We first generated predictions under the SFL model (Supplementary Fig. 3j). Mirroring the previous experiments, participants in the congruent condition should follow the majority whereas participants in the incongruent condition should follow the minority at the outset of the test phase. The results of Experiment 4 closely match these predictions: participants in the congruent condition chose the majority option more (73%) than participants in the incongruent condition (14%, logistic regression of difference between conditions: β = 2.86, s.e. = 0.33 z = 8.6, two-tailed p < 0.001, 95% CI [2.21, 3.51], Fig. 3c). Similarly, participants in the incongruent condition chose the minority option (50%) more than participants in the congruent condition (10%, logistic regression of difference between conditions: β = 2.26, s.e. = 0.35, z = 6.53, two-tailed p < 0.001, 95% CI [1.57, 2.95]). These results confirm that the validity of the SFL model extends to more realistic settings with a larger number of behavioural options23,63,64.

In Experiment 5 (n = 388), we tested whether learning about social features would generalize to a new, dissimilar social situation. The purpose was to rule out that the flexibility of social learning hinged on the similarity of the test and learning phases in Experiments 1–4. As in Experiment 1, participants first completed a learning phase in which others’ choices indicated either the high-reward or low-reward option (congruent/incongruent condition) and subsequently a different social influence task65. On each trial of this task, participants submitted an estimate of the number of items they saw on the screen. Afterwards, they were exposed to the estimate of another participant and could change their initial estimate. The degree of social influence was measured by the extent to which the initial estimate was modified after observing another person’s estimate65.

The SFL model predicts that participants in the congruent condition should be more influenced by others’ estimates than those in the incongruent condition. Consistent with the SFL model prediction, participants in the congruent condition were 29% more susceptible to social influence (median = 0.36) than those in the incongruent condition (Fig. 3d; median = 0.27; W = 21,150, two-tailed p = 0.004, 95% [0.02, 0.12]; see Supplementary Information Section 2.4 for additional analyses). Moreover, participants’ weight of the social feature (wothers), estimated by the SFL model at the end of the learning phase, predicted individual differences in this susceptibility (robust regression: β = 0.2, s.e. = 0.07, t = 2.72, two-tailed p = 0.007, 95% CI [0.06, 0.35]; see Supplementary Fig. 4). These results demonstrate that the learned weight of social features generalizes across distinct social situations, providing further support for the SFL model.

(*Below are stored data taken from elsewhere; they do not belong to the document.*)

This design comes from an exercise in tuning for small area, a short achievable clock period and few clock cycles per item on the open sky130 flow, not from production work.
In this exercise RTL edits were held to simulation tests only and were not proved equivalent to the original.

## v52
Design nlc_top, start of the top module:
module nlc_top (
	input  wire                                          clk,
	input  wire                                          reset,
	input  wire                                          wb_cyc_i,
	input  wire                                          wb_stb_i,
	input  wire                                          wb_we_i,
	input  wire [nlc_pkg::ADR_W-1:0]                     wb_adr_i,
	input  wire [nlc_pkg::WORD_W-1:0]                    wb_dat_i,
	output wire [nlc_pkg::WORD_W-1:0]                    wb_dat_o,
	output wire                                          wb_ack_o,
	input  wire                                          start_i,
	input  wire [nlc_pkg::NUM_CH*nlc_pkg::ADC_W-1:0]     x_adc_i,
	output wire                                          busy_o,
	output wire                                          done_o,
	output wire [nlc_pkg::NUM_CH*nlc_pkg::ADC_W-1:0]     x_lin_o
);
clock: 10.0 ns
lec_check: 0
cap_margin: 30
core_margin: 2
core_utilization: 50
cts_cluster_diameter: 90
cts_cluster_size: 20
place_density: 0.6
slew_margin: 30
standard.sh (not shown) runs the stock make flow with config.mk's settings and CLKGATE_MAP_FILE= SYNTH_SCRIPT=/design/flow/synth_recipe.tcl, a recipe that flattens the netlist after the stock synthesis.
==> flow/flow/run.sh <==
#!/bin/bash
set -euo pipefail
SETUP_MARGIN=6.2
bash standard.sh SETUP_SLACK_MARGIN=$SETUP_MARGIN MAX_REPAIR_ANTENNAS_ITER_DRT=10 finish > standard_make.log 2>&1
Testbench counts of v52, summed over its fixed seeds: cycles 2,704, conversions 192.
This is an optimization exercise on Yosys and OpenROAD, whose aim is small area, not a production implementation. RTL that was checked went through simulation tests only; none was proved equivalent to the original. Power and IR drop assume default switching activity. The flow treats the clock pin as an ideal source, which a real chip does not have.

==> inputs of job 4091 <==
// reg_file
module reg_file
#(
  parameter int DATA_W   = reg_file_pkg::REG_DATA_W,
  parameter int ADDR_W   = reg_file_pkg::REG_ADDR_W,
  parameter int NUM_REGS = reg_file_pkg::REG_NUM
) (
  input  logic              clk,
  input  logic              rst,
  input  logic              we,
  input  logic [ADDR_W-1:0] waddr,
  input  logic [DATA_W-1:0] wdata,
  input  logic              re1,
  input  logic [ADDR_W-1:0] raddr1,
  output logic [DATA_W-1:0] rdata1,
  input  logic              re2,
  input  logic [ADDR_W-1:0] raddr2,
  output logic [DATA_W-1:0] rdata2
);
  logic [(NUM_REGS-1)*DATA_W-1:0] words_q;
  logic [NUM_REGS-1:1]            valid_q;
  logic [NUM_REGS-1:1]            wen;
  logic [NUM_REGS-1:1]            rdable;
  always_comb begin
    for (int i = 1; i < NUM_REGS; i++) begin
      wen[i] = (we == reg_file_pkg::WRITE_ENABLE) && (waddr == ADDR_W'(i));
    end
  end
  ...
==> module reg_file_rd_port, before the edit <==
module reg_file_rd_port
#(
  parameter int DATA_W   = reg_file_pkg::REG_DATA_W,
  parameter int ADDR_W   = reg_file_pkg::REG_ADDR_W,
  parameter int NUM_REGS = reg_file_pkg::REG_NUM
) (
  input  logic                           rst,
  input  logic                           re,
  input  logic [ADDR_W-1:0]              raddr,
  input  logic                           we,
  input  logic [ADDR_W-1:0]              waddr,
  input  logic [DATA_W-1:0]              wdata,
  input  logic [NUM_REGS-1:1]            rdable,
  input  logic [(NUM_REGS-1)*DATA_W-1:0] words,
  output logic [DATA_W-1:0]              rdata
);
  logic                act;
  logic [NUM_REGS-1:0] sel;
  assign act = !rst && (re == reg_file_pkg::READ_ENABLE) &&
               (raddr != reg_file_pkg::NOP_REG_ADDR);
  always_comb begin
    sel[0] = act && (we == reg_file_pkg::WRITE_ENABLE) && (waddr == raddr);
    for (int i = 1; i < NUM_REGS; i++) begin
      sel[i] = act && rdable[i] && (raddr == ADDR_W'(i));
    end
  end
  for (genvar b = 0; b < DATA_W; b++) begin : g_bit
    logic [NUM_REGS-1:0] cand;
    logic [10:0]         part_n;
    logic [2:0]          grp;
    assign cand[0] = wdata[b];
    for (genvar i = 1; i < NUM_REGS; i++) begin : g_cand
      assign cand[i] = words[(i-1)*DATA_W + b];
    end
    for (genvar g = 0; g < 10; g++) begin : g_aoi
      rf_aoi222 u_aoi (
        .a0 (cand[3*g]),   .b0 (sel[3*g]),
        .a1 (cand[3*g+1]), .b1 (sel[3*g+1]),
        .a2 (cand[3*g+2]), .b2 (sel[3*g+2]),
        .y  (part_n[g])
      );
    end
    rf_aoi22 u_aoi_last (
      .a0 (cand[30]), .b0 (sel[30]),
      .a1 (cand[31]), .b1 (sel[31]),
      .y  (part_n[10])
    );
    rf_nand4 u_nand_0 (.a(part_n[0]), .b(part_n[1]), .c(part_n[2]),  .d(part_n[3]), .y(grp[0]));
    rf_nand4 u_nand_1 (.a(part_n[4]), .b(part_n[5]), .c(part_n[6]),  .d(part_n[7]), .y(grp[1]));
    rf_nand3 u_nand_2 (.a(part_n[8]), .b(part_n[9]), .c(part_n[10]),                 .y(grp[2]));
    rf_or3   u_or     (.a(grp[0]),    .b(grp[1]),    .c(grp[2]),                     .y(rdata[b]));
  end
endmodule
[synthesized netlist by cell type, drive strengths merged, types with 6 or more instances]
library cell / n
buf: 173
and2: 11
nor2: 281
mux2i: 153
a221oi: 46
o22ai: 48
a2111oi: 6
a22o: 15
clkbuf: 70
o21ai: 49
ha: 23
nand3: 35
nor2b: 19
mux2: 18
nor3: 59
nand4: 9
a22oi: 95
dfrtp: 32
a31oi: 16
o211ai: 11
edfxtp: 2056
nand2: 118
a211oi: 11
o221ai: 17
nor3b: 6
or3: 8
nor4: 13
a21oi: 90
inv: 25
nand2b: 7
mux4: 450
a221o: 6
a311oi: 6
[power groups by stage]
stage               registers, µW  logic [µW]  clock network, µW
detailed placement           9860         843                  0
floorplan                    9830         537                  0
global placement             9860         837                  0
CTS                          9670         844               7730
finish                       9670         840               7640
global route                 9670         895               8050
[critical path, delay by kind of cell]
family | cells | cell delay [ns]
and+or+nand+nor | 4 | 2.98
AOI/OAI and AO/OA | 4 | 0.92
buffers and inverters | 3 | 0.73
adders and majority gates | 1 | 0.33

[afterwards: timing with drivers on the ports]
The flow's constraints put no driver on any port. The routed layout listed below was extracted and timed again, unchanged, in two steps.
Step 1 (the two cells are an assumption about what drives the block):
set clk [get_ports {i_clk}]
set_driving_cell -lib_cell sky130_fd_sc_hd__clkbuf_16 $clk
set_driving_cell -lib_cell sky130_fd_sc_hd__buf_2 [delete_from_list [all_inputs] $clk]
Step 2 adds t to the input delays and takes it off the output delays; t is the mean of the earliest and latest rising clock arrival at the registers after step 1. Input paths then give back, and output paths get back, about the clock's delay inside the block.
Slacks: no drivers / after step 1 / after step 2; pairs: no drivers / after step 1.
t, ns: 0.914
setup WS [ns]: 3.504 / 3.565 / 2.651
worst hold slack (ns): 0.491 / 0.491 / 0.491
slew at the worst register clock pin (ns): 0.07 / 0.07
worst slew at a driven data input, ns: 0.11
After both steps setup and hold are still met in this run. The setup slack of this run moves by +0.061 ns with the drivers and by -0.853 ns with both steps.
Context: an optimization exercise on an open-source flow, tuned for small area, a short achievable clock period and few clock cycles. The choices shown serve that exercise and are no tape-out recipe.
No functional check of the RTL was part of any run shown here.
Power and IR drop assume default switching activity.

==> design.v <==
package app_pkg;
   localparam int CNT_W = 24;
   localparam logic [23:0] LFSR_POLY = 24'hE10000;
   localparam logic [31:0] CRC_POLY_REF = 32'hEDB88320;
   typedef enum logic [2:0] {
      P_LOOP,
      P_CODE,
      P_ARG0,
      P_ARG1,
      P_ARG2,
      P_ODATA,
      P_WAIT
   } pstate_e;
   typedef enum logic [2:0] {
      C_IN,
      C_OUT,
      C_ADDR,
      C_LFSRW,
      C_RREAD
   } pcmd_e;
   typedef enum logic [2:0] {
      J_IN,
      J_LOAD,
      J_RREAD,
      J_LREAD,
      J_WORD,
      J_ECHO
   } job_e;
   typedef enum logic [1:0] {
      G_IDLE,
      G_IN,
      G_WORD,
      G_RREAD
   } gstate_e;
endpackage
`timescale 1ns/1ps
module byte_pacer #(
   parameter int WAIT_W = 8
) (
   input  logic              clk_i,
   input  logic              rstn,
   input  logic              wait_set_i,
   input  logic [WAIT_W-1:0] wait_val_i,
   input  logic              paced_i,     
   output logic              wait_nz_o,
   output logic              free_o,      
   output logic              near_free_o  
);
   logic [WAIT_W-1:0] wait_q;
   logic [WAIT_W-1:0] gap_q;
   logic [WAIT_W-1:0] gap_d;
   logic              near_q;
   logic              wait_nz_q;
   assign wait_nz_o = wait_nz_q;
   always_comb begin
      if (paced_i)      gap_d = wait_q;
      else if (|gap_q)  gap_d = gap_q - 1'b1;
      else              gap_d = '0;
   end
   assign free_o      = ~|gap_d;
   assign near_free_o = near_q;
   always_ff @(posedge clk_i or negedge rstn) begin
      if (!rstn) begin
         wait_q    <= '0;
         wait_nz_q <= 1'b0;
         gap_q     <= '0;
         near_q    <= 1'b1;
      end else begin
         if (wait_set_i) begin
            wait_q    <= wait_val_i;
            wait_nz_q <= |wait_val_i;
         end
         gap_q  <= gap_d;
         near_q <= ~|gap_d[WAIT_W-1:1];
      end
   end
endmodule
`timescale 1ns/1ps
module crc32_engine (
   input  logic        clk_i,
   input  logic        rstn,
   input  logic        en_i,
   input  logic        init_i,    
   input  logic        upd_i,
   input  logic [7:0]  data_i,
   input  logic        load_i,
   input  logic [31:0] load_val_i,
   output logic [31:0] crc_o
);
   logic [31:0] crc_q;
   logic [31:0] base;
   function automatic logic [31:0] crc_byte(input logic [31:0] crc, input logic [7:0] data);
      logic [31:0] c;
      c = crc ^ {24'd0, data};
      for (int i = 0; i < 8; i++) begin
         if (c[0]) c = (c >> 1) ^ app_pkg::CRC_POLY_REF;
         else      c = c >> 1;
      end
      crc_byte = c;
   endfunction
   assign base  = init_i ? 32'hFFFF_FFFF : crc_q;
   assign crc_o = crc_q;
   always_ff @(posedge clk_i) begin
      if (en_i) begin
         if (load_i)     crc_q <= load_val_i;
         else if (upd_i) crc_q <= crc_byte(base, data_i);
         else            crc_q <= '1;
      end
   end
endmodule
`timescale 1ns/1ps
module lfsr24 (
   input  logic        clk_i,
   input  logic        rstn,
   input  logic        load_i,
   input  logic [23:0] load_val_i,
   input  logic        step_i,
   output logic [23:0] lfsr_o
);
   logic [23:0] lfsr_q;
   logic        fb;
   assign fb     = ~^(lfsr_q & app_pkg::LFSR_POLY);
   assign lfsr_o = lfsr_q;
   always_ff @(posedge clk_i or negedge rstn) begin
      if (!rstn) begin
         lfsr_q <= '0;
      end else if (load_i) begin
         lfsr_q <= load_val_i;
      end else if (step_i) begin
         lfsr_q <= {lfsr_q[22:0], fb};
      end
   end
endmodule
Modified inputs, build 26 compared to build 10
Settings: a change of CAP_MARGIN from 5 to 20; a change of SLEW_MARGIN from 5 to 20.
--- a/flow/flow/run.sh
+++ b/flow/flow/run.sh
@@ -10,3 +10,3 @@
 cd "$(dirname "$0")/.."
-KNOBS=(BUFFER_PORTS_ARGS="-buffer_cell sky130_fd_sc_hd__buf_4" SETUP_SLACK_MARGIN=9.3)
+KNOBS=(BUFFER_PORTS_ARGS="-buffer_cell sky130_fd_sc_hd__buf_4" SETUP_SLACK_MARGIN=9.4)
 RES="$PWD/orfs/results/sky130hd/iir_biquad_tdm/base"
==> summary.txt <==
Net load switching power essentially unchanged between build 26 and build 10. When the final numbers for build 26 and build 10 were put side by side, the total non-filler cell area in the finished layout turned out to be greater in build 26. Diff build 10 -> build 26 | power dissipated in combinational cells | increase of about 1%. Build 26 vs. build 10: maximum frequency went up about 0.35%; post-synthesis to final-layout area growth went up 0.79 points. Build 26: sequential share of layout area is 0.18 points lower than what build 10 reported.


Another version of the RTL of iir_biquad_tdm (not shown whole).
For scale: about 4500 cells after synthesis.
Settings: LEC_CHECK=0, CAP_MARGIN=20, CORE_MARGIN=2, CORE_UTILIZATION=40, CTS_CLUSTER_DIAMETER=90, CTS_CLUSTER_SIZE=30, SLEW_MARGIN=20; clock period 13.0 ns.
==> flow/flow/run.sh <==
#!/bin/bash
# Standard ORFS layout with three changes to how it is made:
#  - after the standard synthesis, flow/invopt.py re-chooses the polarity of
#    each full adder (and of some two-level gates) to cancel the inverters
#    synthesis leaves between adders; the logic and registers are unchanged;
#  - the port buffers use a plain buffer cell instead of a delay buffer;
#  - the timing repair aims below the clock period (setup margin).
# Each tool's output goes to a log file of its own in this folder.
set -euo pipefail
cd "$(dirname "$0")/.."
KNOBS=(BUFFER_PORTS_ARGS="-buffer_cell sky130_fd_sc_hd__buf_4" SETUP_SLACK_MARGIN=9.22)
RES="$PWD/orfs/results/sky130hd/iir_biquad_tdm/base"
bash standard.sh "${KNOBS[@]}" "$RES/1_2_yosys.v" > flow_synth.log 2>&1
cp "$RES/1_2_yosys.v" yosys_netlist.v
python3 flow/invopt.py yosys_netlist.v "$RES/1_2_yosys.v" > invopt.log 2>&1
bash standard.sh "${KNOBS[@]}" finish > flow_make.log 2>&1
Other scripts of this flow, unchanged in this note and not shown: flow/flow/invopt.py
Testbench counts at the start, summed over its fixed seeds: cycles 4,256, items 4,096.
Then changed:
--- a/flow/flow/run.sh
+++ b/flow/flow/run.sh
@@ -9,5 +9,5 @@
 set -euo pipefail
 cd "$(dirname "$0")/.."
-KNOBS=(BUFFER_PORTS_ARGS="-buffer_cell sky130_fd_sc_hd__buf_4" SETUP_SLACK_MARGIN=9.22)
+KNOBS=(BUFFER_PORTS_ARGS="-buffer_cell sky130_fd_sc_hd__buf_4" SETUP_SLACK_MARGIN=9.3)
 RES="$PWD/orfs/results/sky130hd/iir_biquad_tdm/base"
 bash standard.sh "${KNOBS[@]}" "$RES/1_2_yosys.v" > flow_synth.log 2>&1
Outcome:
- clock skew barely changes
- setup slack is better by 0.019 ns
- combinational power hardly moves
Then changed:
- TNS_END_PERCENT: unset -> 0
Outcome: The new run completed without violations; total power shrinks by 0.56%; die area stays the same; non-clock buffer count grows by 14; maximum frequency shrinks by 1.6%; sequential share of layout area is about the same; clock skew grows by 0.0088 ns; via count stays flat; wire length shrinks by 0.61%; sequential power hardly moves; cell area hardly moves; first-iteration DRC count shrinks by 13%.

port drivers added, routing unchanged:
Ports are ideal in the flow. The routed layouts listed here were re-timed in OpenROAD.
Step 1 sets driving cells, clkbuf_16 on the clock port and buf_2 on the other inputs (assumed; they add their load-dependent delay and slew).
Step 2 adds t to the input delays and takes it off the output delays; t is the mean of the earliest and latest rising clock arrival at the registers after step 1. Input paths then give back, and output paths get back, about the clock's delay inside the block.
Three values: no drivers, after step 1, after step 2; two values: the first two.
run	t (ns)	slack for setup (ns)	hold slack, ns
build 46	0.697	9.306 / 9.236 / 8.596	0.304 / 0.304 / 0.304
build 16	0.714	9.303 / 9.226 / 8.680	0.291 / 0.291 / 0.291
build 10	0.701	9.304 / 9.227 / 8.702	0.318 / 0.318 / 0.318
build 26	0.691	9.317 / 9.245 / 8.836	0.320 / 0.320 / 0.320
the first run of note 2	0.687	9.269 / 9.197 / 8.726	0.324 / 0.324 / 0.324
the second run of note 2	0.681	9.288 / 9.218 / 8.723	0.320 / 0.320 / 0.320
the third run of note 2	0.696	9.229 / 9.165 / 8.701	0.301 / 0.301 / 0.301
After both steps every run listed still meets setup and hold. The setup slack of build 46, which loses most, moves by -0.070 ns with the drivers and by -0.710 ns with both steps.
Background: an optimization exercise with open tools, aiming at small area and few clock cycles per item. Do not read the settings as production practice. In this exercise RTL edits were held to simulation tests only and were not proved equivalent to the original. Power is estimated from default activity; no workload was simulated.

==> flow/design.v <==
package spq_pkg;
  localparam int SPQ_DEPTH         = 16;
  localparam int SPQ_PAYLOAD_BITS  = 32;
  localparam int SPQ_PRIORITY_BITS = 8;
  typedef enum logic {
    OP_ENQ = 1'b0,
    OP_DEQ = 1'b1
  } spq_op_t;
  typedef enum logic [1:0] {
    ST_DONE  = 2'd0,
    ST_EMPTY = 2'd1,
    ST_FULL  = 2'd2
  } spq_status_t;
  typedef struct packed {
    logic enq;
    logic deq;
  } spq_ctl_t;
endpackage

In conclusion, the results from Experiments 1–5 provide convergent support for the first core assumption of the SFL model: people learn the value of social features from experience, which in turn strongly impacts how they learn from others.

The same learning mechanism operates on non-social and social features of the environment

After Experiments 1–5 verified the first core assumption of the SFL model—people learn the value of social features from experience—the concluding Experiment 6 (n = 309) aimed to test the second core assumption of the SFL model: a single learning mechanism operates on both social and non-social features.

These learning mechanisms are not directly observable, so we devised a diagnostic task based on feature competition. Feature competition, a hallmark of associative learning theory50,57,66,67, describes how learning about co-occurring features predicting the same outcome is reduced compared with learning about these features separately (see also refs. 33,68). For example, if two distinct features (for example, a colour and others’ actions) both predict the same outcome, their learning weights would be smaller than if each feature were learned about one at a time. Because the SFL model assumes that the same mechanism operates on both social and non-social features, it predicts that these features should compete with each other.

The task had two counterbalanced within-subject conditions and a transfer phase (Fig. 4a,b and Methods). The combined condition was equivalent to the congruent condition in Experiment 1: participants learned which of two colours (non-social features) yielded more rewards (80% or 20% of the cases) in the presence of others’ reward-aligned choices (social feature). In the single condition, participants completed an equivalent learning phase with two different colours but without social information. The probability of selecting the high-reward option did not differ between the conditions (logistic regression: β = 0.008, s.e. = 0.11, z = 0.075, two-tailed p = 0.94, 95% CI [−0.21, 0.22]), indicating no evidence for a difference in learning. In the subsequent transfer phase (Fig. 4b), colours from both conditions were pitted against each other, such that participants chose between the two colours in the pair of previously encountered high-reward colours as well as the two previously encountered low-reward colours. The colours were now presented without reward feedback to prevent further learning, and—crucially—without social features.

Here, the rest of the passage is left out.